Common and distinct brain networks of autoscopic phenomena

Affiliations

Common and distinct brain networks of autoscopic phenomena

Eva Blondiaux et al. Neuroimage Clin. 2021.

Abstract

Objective: Autoscopic phenomena (AP) are illusory own body reduplications characterized by the visual perception of a second own body in extrapersonal space, and include three main forms: autoscopic hallucination (AH), heautoscopy (HAS) and out-of-body-experience (OBE). Past research showed that lesions were heterogeneously distributed and affected many different brain regions within and across patients, while small case series suggested that AP lesions converge in temporo-parietal and parieto-occipital cortex. As only few studies investigated each form of AP separately, it remains unknown whether the three AP are characterized by common and distinct brain mechanisms.

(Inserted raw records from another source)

===== src/rtl/jt6295_interp.sv =====
// Linear interpolator for the jt6295 sound output: ramps between samples on every cen tick.
// Define JT6295_INTERP_ROUND_EN to round the output to nearest instead of truncating.
module jt6295_interp #(
  parameter int FRAC = 10,
  parameter int PERW = 9
) (
  input  logic                   clk,
  input  logic                   rst,
  input  logic                   cen,
  input  logic                   cen_sr,
  input  logic signed [13:0]     sound_in,
  output logic signed [13:0]     sound_out,
  output logic        [PERW-1:0] period,
  output logic                   busy
);

  localparam int AW = 15 + FRAC;
  localparam int DW = 15 + FRAC;
  localparam int CW = $clog2(DW);

  typedef enum logic [1:0] {IDLE, DIV, RUN} state_t;

  state_t                state;
  logic                  valid;
  logic                  neg;
  logic       [PERW-1:0] cnt;
  logic       [PERW-1:0] den;
  logic       [PERW-1:0] rem;
  logic       [DW-1:0]   dvd;
  logic       [CW-1:0]   bitcnt;
  logic signed [AW-1:0]  acc;
  logic signed [AW-1:0]  step;
  logic signed [13:0]    target;

  logic                  strobe;
  logic       [PERW-1:0] new_period;
  logic signed [14:0]    new_delta;
  logic       [14:0]     mag;
  logic signed [AW-1:0]  tgt_acc;
  logic       [PERW:0]   rem_sh;
  logic                  ge;
  logic       [PERW-1:0] rem_nx;
  logic       [DW-1:0]   q;
  logic signed [AW-1:0]  step_nx;
  logic signed [AW:0]    sum;
  logic signed [AW:0]    tgt_ext;
  logic signed [AW-1:0]  run_nx;
  logic signed [13:0]    out_nx;

  assign strobe = cen & cen_sr;

  always_comb begin
    new_period = (cnt == '1) ? cnt : cnt + 1'b1;
    new_delta  = {sound_in[13], sound_in} - {target[13], target};
    mag        = new_delta[14] ? 15'(-new_delta) : 15'(new_delta);
    tgt_acc    = {target[13], target, {FRAC{1'b0}}};
  end

  // Restoring division: the dividend register also collects the quotient bits.
  always_comb begin
    rem_sh = {rem, dvd[DW-1]};
    ge     = rem_sh >= {1'b0, den};
    rem_nx = ge ? PERW'(rem_sh - {1'b0, den}) : rem_sh[PERW-1:0];
    q      = {dvd[DW-2:0], ge};
    if (q[DW-1])
      step_nx = neg ? {1'b1, {(AW-1){1'b0}}} : {1'b0, {(AW-1){1'b1}}};
    else
      step_nx = neg ? -signed'(q) : signed'(q);
  end

  // The ramp never passes the target, whatever rounding the step carries.
  always_comb begin
    sum     = {acc[AW-1], acc} + {step[AW-1], step};
    tgt_ext = {tgt_acc[AW-1], tgt_acc};
    run_nx  = sum[AW-1:0];
    if (!neg && sum > tgt_ext) run_nx = tgt_acc;
    if (neg && sum < tgt_ext)  run_nx = tgt_acc;
  end

`ifdef JT6295_INTERP_ROUND_EN
  logic signed [AW:0]      rnd;
  logic signed [AW-FRAC:0] rsh;
  always_comb begin
    rnd    = {acc[AW-1], acc} + (AW+1)'(2 ** (FRAC - 1));
    rsh    = (AW-FRAC+1)'(rnd >>> FRAC);
    out_nx = (rsh > signed'((AW-FRAC+1)'(8191))) ? 14'sd8191 : rsh[13:0];
  end
`else
  always_comb begin
    out_nx = acc[FRAC+13:FRAC];
  end
`endif

  always_ff @(posedge clk) begin
    if (!rst) begin
      state     <= IDLE;
      valid     <= 1'b0;
      neg       <= 1'b0;
      cnt       <= '0;
      den       <= '0;
      rem       <= '0;
      dvd       <= '0;
      bitcnt    <= '0;
      acc       <= '0;
      step      <= '0;
      target    <= '0;
      sound_out <= '0;
      period    <= '0;
      busy      <= 1'b0;
    end else begin
      sound_out <= out_nx;
      if (strobe) begin
        cnt    <= '0;
        period <= new_period;
      end else if (cen && cnt != '1) begin
        cnt <= cnt + 1'b1;
      end
      if (strobe) begin
        target <= sound_in;
        step   <= '0;
        if (!valid) begin
          valid <= 1'b1;
          acc   <= {sound_in[13], sound_in, {FRAC{1'b0}}};
          state <= IDLE;
          busy  <= 1'b0;
        end else begin
          acc    <= tgt_acc;
          neg    <= new_delta[14];
          dvd    <= {mag, {FRAC{1'b0}}};
          rem    <= '0;
          den    <= new_period;
          bitcnt <= '0;
          state  <= DIV;
          busy   <= 1'b1;
        end
      end else begin
        case (state)
          IDLE: step <= '0;
          DIV: begin
            rem    <= rem_nx;
            dvd    <= q;
            bitcnt <= bitcnt + 1'b1;
            if (bitcnt == CW'(DW - 1)) begin
              step  <= step_nx;
              state <= RUN;
              busy  <= 1'b0;
            end
          end
          RUN: begin
            if (acc == tgt_acc) begin
              step  <= '0;
              state <= IDLE;
            end else if (cen) begin
              acc <= run_nx;
            end
          end
          default: state <= IDLE;
        endcase
      end
    end
  end

endmodule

Methods: Here, we applied lesion network analysis in 26 neurological AP patients and determined their common and distinct functional connectivity patterns.

Results: We report that all localize to a single common brain network at the bilateral temporo-parietal junction, further associated with specific patterns of functional connectivity, defining each type of AP. OBE resulted from a brain network connected to bilateral angular gyrus, right precuneus, and right inferior frontal gyrus, differing from AH with a brain network connected to bilateral precuneus, inferior temporal gyrus, and cerebellum. HAS resulted from a brain network connected to left inferior frontal gyrus, left insula and left parahippocampus.

Conclusion: The present data identify the temporo-parietal junction as the common core region for AP and show that each form of AP recruits additional specific networks, associated with different sensorimotor and self-related sub-networks.

Keywords: Bodily self-consciousness; Lesion network mapping; Multisensory processing; Temporo-parietal junction.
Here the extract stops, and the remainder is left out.